Fotografia do livro Catálogo de Perdas

 

Juliana Monteiro Carrascoza é fotógrafa, mas também faz do texto um ofício. Carioca que vive em São Paulo, trabalha com as palavras, em salas de aula e em agências de publicidade. Como fotógrafa, publicou livros, participou de exposições coletivas e expôs seus trabalhos em revistas especializadas.

Seu interesse pela literatura e pela fotografia é latente. Nasceu da dificuldade de se comunicar, explica. “Fui uma criança muito tímida. Encontrei nos livros e nas fotografias de minha família um refúgio e uma possibilidade de conexão. Caixas e gavetas de memórias, pedaços de mim que desconhecia. Quando fiz a escolha profissional, permaneci nesse espaço de leitora”.

Fotografia do livro Aprendiz

Ao cursar linguística, apaixonou-se pela semiótica e pela possibilidade de ler não apenas as palavras, mas também o que está ao nosso redor. Desde então, tem uma vida em meio ao texto, em seus diversos planos de expressão. Para ela, a fotografia é também um texto a ser escrito pela luz de nossos dias, uma prática de reconexão. “É assim que a fotografia faz parte do meu cotidiano, do meu e de tantos outros”.

Em co-autoria com o escritor João Anzanello Carrascoza, lançou o livro Catálogo de Perdas, selecionado pelo Festival ZUM, finalista do prêmio Jabuti e vencedor do prêmio FNLIJ nas categorias leitor adulto e projeto editorial. Publicou também os livros Pandora e Aprendiz.

Em março, Juliana abre o semestre de cursos da Emília com a Oficina do olhar: fotografia em verso e prosa. Em quatro encontros, a proposta é pensar a fotografia a partir de textos literários; apresentar, com uma abordagem dialógica, livros de autores clássicos e contemporâneos de fotografia e de literatura.

A Emília entrevistou Juliana, por e-mail. Você pode acompanhar a conversa a seguir:

Revista Emília Seu trabalho parece manter viva a investigação do diálogo entre a fotografia e a literatura. Como vê a relação entre esses dois elementos?

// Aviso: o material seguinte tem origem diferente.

--- src/sv/voxel_grid_count_mean_height_assert.svh ---
// Assertion macros for the voxel grid counter.
// Included by the top level; no other dependencies.
`ifndef VOXEL_GRID_COUNT_MEAN_HEIGHT_ASSERT_SVH
`define VOXEL_GRID_COUNT_MEAN_HEIGHT_ASSERT_SVH
`define VG_ASSERT_IMPL(lbl, clk, rstn, ante, cons, msg) \
  lbl: assert property (@(posedge clk) disable iff (!rstn) (ante) |-> (cons)) else $error(msg);
`define VG_ASSERT_NEXT(lbl, clk, rstn, ante, cons, msg) \
  lbl: assert property (@(posedge clk) disable iff (!rstn) (ante) |=> (cons)) else $error(msg);
`endif

--- src/sv/vgcmh_pkg.sv ---
// Shared types and codes for the voxel grid counter.
// No dependencies.
package vgcmh_pkg;
  localparam int CoordW = 21;
  localparam int SizeW  = 20;
  localparam int TotalW = 24;
  localparam int NumRegs = 7;
  localparam logic [2:0] RegXLow = 3'd0;
  localparam logic [2:0] RegXHigh = 3'd1;
  localparam logic [2:0] RegYLow = 3'd2;
  localparam logic [2:0] RegYHigh = 3'd3;
  localparam logic [2:0] RegZLow = 3'd4;
  localparam logic [2:0] RegZHigh = 3'd5;
  localparam logic [2:0] RegVSize = 3'd6;
  localparam logic [1:0] StAdded = 2'd0;
  localparam logic [1:0] StOutside = 2'd1;
  localparam logic [1:0] StFull = 2'd2;
  localparam logic [1:0] StTooBig = 2'd3;
endpackage

--- src/sv/vgcmh_div.sv ---
// Bit-serial restoring divider, one quotient bit per cycle.
// Uses vgcmh_pkg for nothing beyond style; standalone.
module vgcmh_div import vgcmh_pkg::*; #(
  parameter int NW = 38,
  parameter int DW = 20
) (
  input  logic          clk_i,
  input  logic          rst_ni,
  input  logic          start_i,
  input  logic [NW-1:0] num_i,
  input  logic [DW-1:0] den_i,
  output logic          done_o,
  output logic [NW-1:0] quo_o
);
  localparam int CW = $clog2(NW + 1);
  logic [NW-1:0] q_q, q_d;
  logic [DW-1:0] r_q, r_d;
  logic [DW:0] trial;
  logic [DW-1:0] den_q;
  logic [CW-1:0] cnt_q, cnt_d;
  logic busy_q, busy_d, done_q, done_d;

  always_comb begin
    q_d = q_q;
    r_d = r_q;
    cnt_d = cnt_q;
    busy_d = busy_q;
    done_d = 1'b0;
    trial = {r_q, q_q[NW-1]};
    if (start_i) begin
      q_d = num_i;
      r_d = '0;
      cnt_d = CW'(NW);
      busy_d = 1'b1;
    end else if (busy_q) begin
      // shift in one numerator bit, subtract when it fits
      if (trial >= {1'b0, den_q}) begin
        r_d = trial[DW-1:0] - den_q;
        q_d = {q_q[NW-2:0], 1'b1};
      end else begin
        r_d = trial[DW-1:0];
        q_d = {q_q[NW-2:0], 1'b0};
      end
      cnt_d = cnt_q - 1'b1;
      if (cnt_q == CW'(1)) begin
        busy_d = 1'b0;
        done_d = 1'b1;
      end
    end
  end

  always_ff @(posedge clk_i or negedge rst_ni) begin
    if (!rst_ni) begin
      busy_q <= 1'b0;
      done_q <= 1'b0;
      cnt_q <= '0;
    end else begin
      busy_q <= busy_d;
      done_q <= done_d;
      cnt_q <= cnt_d;
    end
  end

  always_ff @(posedge clk_i) begin
    q_q <= q_d;
    r_q <= r_d;
    if (start_i) den_q <= den_i;
  end

  assign done_o = done_q;
  assign quo_o = q_q;
endmodule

Juliana Monteiro Carrascoza O que fazemos sempre dialoga com quem somos, mesmo que de forma inconsciente. Dessa maneira, é natural que essa relação apareça na minha obra.

Tenho interesse por esse trânsito entre literatura e fotografia, pelos sentimentos que essas duas linguagens despertam. Busco a imagem cercada de memória. A passagem do tempo. A origem e a transitoriedade da vida. Os laços cotidianos que preenchem os nossos espaços vazios.

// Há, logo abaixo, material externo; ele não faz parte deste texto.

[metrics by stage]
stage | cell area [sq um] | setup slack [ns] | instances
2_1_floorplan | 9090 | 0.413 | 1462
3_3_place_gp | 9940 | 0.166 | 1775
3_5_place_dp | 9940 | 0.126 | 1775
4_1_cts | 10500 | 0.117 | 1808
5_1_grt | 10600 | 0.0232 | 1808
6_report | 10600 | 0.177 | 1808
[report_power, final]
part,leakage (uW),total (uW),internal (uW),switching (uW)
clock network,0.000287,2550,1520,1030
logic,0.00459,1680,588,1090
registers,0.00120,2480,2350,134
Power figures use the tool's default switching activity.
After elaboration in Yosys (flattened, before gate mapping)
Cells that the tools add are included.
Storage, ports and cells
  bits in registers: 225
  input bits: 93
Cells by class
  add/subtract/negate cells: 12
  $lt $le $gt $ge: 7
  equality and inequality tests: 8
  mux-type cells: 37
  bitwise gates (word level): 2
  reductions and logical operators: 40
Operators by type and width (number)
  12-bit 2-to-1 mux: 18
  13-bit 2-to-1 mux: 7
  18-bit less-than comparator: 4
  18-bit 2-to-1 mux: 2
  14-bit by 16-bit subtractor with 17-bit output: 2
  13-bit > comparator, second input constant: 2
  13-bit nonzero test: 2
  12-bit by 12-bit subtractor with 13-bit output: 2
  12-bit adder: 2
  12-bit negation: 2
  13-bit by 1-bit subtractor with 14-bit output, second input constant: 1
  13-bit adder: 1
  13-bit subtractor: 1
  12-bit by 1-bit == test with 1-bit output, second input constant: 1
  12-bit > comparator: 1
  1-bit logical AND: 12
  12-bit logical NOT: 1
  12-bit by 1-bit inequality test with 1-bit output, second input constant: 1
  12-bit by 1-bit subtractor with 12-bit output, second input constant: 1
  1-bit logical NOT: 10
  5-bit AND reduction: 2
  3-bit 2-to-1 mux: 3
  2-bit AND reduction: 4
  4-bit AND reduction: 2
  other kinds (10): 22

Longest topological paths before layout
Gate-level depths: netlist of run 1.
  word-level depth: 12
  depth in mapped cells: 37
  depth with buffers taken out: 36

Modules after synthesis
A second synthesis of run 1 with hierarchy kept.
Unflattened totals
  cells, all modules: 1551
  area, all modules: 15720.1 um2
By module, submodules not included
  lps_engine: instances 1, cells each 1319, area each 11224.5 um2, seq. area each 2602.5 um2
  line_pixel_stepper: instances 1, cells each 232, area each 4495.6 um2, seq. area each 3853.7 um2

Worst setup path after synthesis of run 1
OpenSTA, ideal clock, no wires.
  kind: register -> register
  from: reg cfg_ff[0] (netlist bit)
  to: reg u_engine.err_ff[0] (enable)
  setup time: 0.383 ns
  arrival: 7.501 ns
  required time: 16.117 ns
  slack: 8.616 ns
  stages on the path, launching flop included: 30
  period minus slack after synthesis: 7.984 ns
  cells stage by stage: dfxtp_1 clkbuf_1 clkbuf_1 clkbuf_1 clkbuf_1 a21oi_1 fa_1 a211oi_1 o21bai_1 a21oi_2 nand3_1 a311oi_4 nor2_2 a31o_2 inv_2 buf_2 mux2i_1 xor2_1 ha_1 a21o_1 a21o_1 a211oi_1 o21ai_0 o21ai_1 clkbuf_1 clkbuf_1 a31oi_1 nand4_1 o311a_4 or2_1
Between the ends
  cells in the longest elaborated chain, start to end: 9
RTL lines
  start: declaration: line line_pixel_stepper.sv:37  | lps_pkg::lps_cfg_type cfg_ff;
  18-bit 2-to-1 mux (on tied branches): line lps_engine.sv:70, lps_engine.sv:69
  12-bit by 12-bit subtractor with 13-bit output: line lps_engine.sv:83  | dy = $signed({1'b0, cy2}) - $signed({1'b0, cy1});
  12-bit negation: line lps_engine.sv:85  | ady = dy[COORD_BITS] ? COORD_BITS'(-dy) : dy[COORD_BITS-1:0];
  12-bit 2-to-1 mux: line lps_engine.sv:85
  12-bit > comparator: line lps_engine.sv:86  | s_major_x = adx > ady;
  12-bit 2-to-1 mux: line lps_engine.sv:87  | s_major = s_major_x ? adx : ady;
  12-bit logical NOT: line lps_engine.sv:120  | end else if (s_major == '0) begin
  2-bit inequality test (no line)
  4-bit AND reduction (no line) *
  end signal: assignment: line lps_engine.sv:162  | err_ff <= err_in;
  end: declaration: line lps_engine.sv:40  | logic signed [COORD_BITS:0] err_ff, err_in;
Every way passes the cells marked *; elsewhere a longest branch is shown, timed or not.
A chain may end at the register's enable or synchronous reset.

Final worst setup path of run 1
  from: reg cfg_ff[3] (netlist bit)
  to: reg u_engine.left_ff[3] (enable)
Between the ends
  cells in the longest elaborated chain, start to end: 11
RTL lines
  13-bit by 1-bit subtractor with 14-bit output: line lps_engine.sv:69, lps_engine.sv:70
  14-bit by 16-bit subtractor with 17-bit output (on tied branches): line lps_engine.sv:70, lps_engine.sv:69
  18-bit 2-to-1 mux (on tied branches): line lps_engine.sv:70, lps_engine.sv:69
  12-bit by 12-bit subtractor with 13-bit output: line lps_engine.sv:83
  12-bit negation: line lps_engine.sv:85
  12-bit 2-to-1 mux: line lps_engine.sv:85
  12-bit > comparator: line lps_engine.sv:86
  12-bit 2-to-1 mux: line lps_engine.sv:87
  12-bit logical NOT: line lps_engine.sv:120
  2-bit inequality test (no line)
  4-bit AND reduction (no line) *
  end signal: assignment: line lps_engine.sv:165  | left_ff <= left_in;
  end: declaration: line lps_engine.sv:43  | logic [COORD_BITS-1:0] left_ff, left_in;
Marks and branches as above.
`config.mk`:
```
export PLATFORM = sky130hd
export DESIGN_NAME = epat_mul
export DESIGN_NICKNAME = d
export VERILOG_FILES = /design/src/sv/epat_pkg.sv /design/src/sv/epat_mul.sv
export SDC_FILE = /design/constraint.sdc
export NUM_CORES = 2
export LEC_CHECK = 0
export ABC_AREA = 1
export BUFFER_PORTS_ARGS = -buffer_cell sky130_fd_sc_hd__buf_2
export CAP_MARGIN = 30
export CORE_MARGIN = 1.5
export CORE_UTILIZATION = 50
export CTS_BUF_LIST = sky130_fd_sc_hd__clkbuf_16
export CTS_CLUSTER_DIAMETER = 100
export DETAILED_ROUTE_END_ITERATION = 6
export PLACE_DENSITY_LB_ADDON = 0.3
export SETUP_SLACK_MARGIN = 0.2
export SYNTH_ARGS = -nofsm -noshare
export SYNTH_HDL_FRONTEND = slang
export SYNTH_SLANG_ARGS = --single-unit
```
`constraint.sdc`:
```
create_clock -name i_clk -period 16 [get_ports i_clk]
set_input_delay 2.4 -clock i_clk [delete_from_list [all_inputs] [get_ports i_clk]]
set_output_delay 2.4 -clock i_clk [all_outputs]
set_load 0.01 [all_outputs]
```
===== src/sv/epat_pkg.sv =====
// ----------------------------------------------------------------------------
// Encoder angle tracker package
// Shared constants, codes and types of the angle tracker.
// ----------------------------------------------------------------------------
package epat_pkg;

    localparam int COUNT_BITS_DEF = 14;
    localparam int FRAC_BITS_DEF  = 16;

    localparam int POS_W      = 48;
    localparam int ACC_W      = 32;
    localparam int VEL_W      = 32;
    localparam int INTERP_W   = 17;
    localparam int GAIN_W     = 24;
    localparam int PERIOD_W   = 16;
    localparam int POLE_W     = 6;
    localparam int ANGLE_W    = 14;
    localparam int ERRCNT_W   = 8;
    localparam int TURN_OUT_W = 30;
    localparam int PHASE_W    = 16;

    // Shared multiplier operand and product widths.
    localparam int MA_W   = 33;
    localparam int MB_W   = 25;
    localparam int PROD_W = MA_W + MB_W;

    localparam int CFG_IDX_W  = 3;
    localparam int CFG_DATA_W = 24;

    localparam logic [ERRCNT_W-1:0] ERR_MAX     = 8'hFF;
    localparam logic [INTERP_W-1:0] INTERP_ONE  = 17'd65536;
    localparam logic [INTERP_W-1:0] INTERP_HALF = 17'd32768;
    localparam logic [PERIOD_W-1:0] TICK_RESET  = 16'd3277;

    typedef enum logic [CFG_IDX_W-1:0] {
        REG_POLE_PAIRS   = 3'd0,
        REG_ANGLE_OFFSET = 3'd1,
        REG_REVERSE      = 3'd2,
        REG_TICK_PERIOD  = 3'd3,
        REG_PROP_GAIN    = 3'd4,
        REG_INTEG_GAIN   = 3'd5,
        REG_ZERO_VEL     = 3'd6
    } t_cfg_reg;

    typedef enum logic [3:0] {
        ST_IDLE,
        ST_PRED,
        ST_STEP,
        ST_ERR,
        ST_MPOS,
        ST_APOS,
        ST_ATURN,
        ST_AVEL,
        ST_SNAP,
        ST_MINT,
        ST_AINT,
        ST_MPM,
        ST_MPI,
        ST_OUT
    } t_state;

    typedef enum logic [2:0] {
        MS_TICK_VEL,
        MS_PROP_DPOS,
        MS_PROP_DCPR,
        MS_INTEG_DCPR,
        MS_POLE_MECH,
        MS_POLE_INTERP
    } t_mul_sel;

    typedef struct packed {
        logic     in_ready;
        logic     out_load;
        t_mul_sel mul_sel;
        t_state   st;
    } t_ctrl;

endpackage


===== src/sv/epat_ctrl.sv =====
// ----------------------------------------------------------------------------
// Tracker sequencer
// Steps one item through the loop update, one shared multiply per step.
// ----------------------------------------------------------------------------
module epat_ctrl (
    input  logic            i_clk,
    input  logic            i_rst_n,
    input  logic            i_in_valid,
    input  logic            i_out_free,
    output epat_pkg::t_ctrl o_ctrl
);

    epat_pkg::t_state r_state;
    epat_pkg::t_state n_state;

    always_ff @(posedge i_clk) begin
        if (!i_rst_n) begin
            r_state <= epat_pkg::ST_IDLE;
        end else begin
            r_state <= n_state;
        end
    end

    always_comb begin
        n_state = r_state;
        unique case (r_state)
            epat_pkg::ST_IDLE:  if (i_in_valid) n_state = epat_pkg::ST_PRED;
            epat_pkg::ST_PRED:  n_state = epat_pkg::ST_STEP;
            epat_pkg::ST_STEP:  n_state = epat_pkg::ST_ERR;
            epat_pkg::ST_ERR:   n_state = epat_pkg::ST_MPOS;
            epat_pkg::ST_MPOS:  n_state = epat_pkg::ST_APOS;
            epat_pkg::ST_APOS:  n_state = epat_pkg::ST_ATURN;
            epat_pkg::ST_ATURN: n_state = epat_pkg::ST_AVEL;
            epat_pkg::ST_AVEL:  n_state = epat_pkg::ST_SNAP;
            epat_pkg::ST_SNAP:  n_state = epat_pkg::ST_MINT;
            epat_pkg::ST_MINT:  n_state = epat_pkg::ST_AINT;
            epat_pkg::ST_AINT:  n_state = epat_pkg::ST_MPM;
            epat_pkg::ST_MPM:   n_state = epat_pkg::ST_MPI;
            epat_pkg::ST_MPI:   n_state = epat_pkg::ST_OUT;
            epat_pkg::ST_OUT:   if (i_out_free) n_state = epat_pkg::ST_IDLE;
            default:            n_state = epat_pkg::ST_IDLE;
        endcase
    end

    // The phase product must stay put while the result waits for the
    // output register, so its operands are held through the last step.
    always_comb begin
        o_ctrl.st       = r_state;
        o_ctrl.in_ready = (r_state == epat_pkg::ST_IDLE);
        o_ctrl.out_load = (r_state == epat_pkg::ST_OUT) && i_out_free;
        unique case (r_state) inside
            epat_pkg::ST_MPOS:  o_ctrl.mul_sel = epat_pkg::MS_PROP_DPOS;
            epat_pkg::ST_APOS:  o_ctrl.mul_sel = epat_pkg::MS_PROP_DCPR;
            epat_pkg::ST_ATURN: o_ctrl.mul_sel = epat_pkg::MS_INTEG_DCPR;
            epat_pkg::ST_MPM:   o_ctrl.mul_sel = epat_pkg::MS_POLE_MECH;
            epat_pkg::ST_MPI, epat_pkg::ST_OUT:
                                o_ctrl.mul_sel = epat_pkg::MS_POLE_INTERP;
            default:            o_ctrl.mul_sel = epat_pkg::MS_TICK_VEL;
        endcase
    end

endmodule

Em Catálogo de perdas, livro composto por 40 fotos minhas e por 40 textos do João [Carrascoza], essas questões podem ser observadas.

Fotografia do livro Catálogo de Perdas

RE Vamos falar do curso que vai ministrar na Emília. Poderia contar qual é a proposta da Oficina do olhar: fotografia em verso e prosa?

JMC  A partir de eixos temáticos, faremos leituras transversais. Percorreremos autores da literatura e da fotografia que se debruçaram sobre os assuntos que abordaremos – o olhar, olhar para si, olhar para o outro, olhar para o seu lugar no mundo. Depois de cada encontro, a partir de exercícios propostos, os participantes serão convidados a observar a maneira com que eles próprios se relacionam com esses temas. No fim do curso, cada um terá um caderno com o processo de criação do que desenvolveram. Essa é a nossa proposta.

RE Em um momento em que a imagem está tão banalizada em nosso cotidiano, a fotografia ainda pode ter um efeito humanizador?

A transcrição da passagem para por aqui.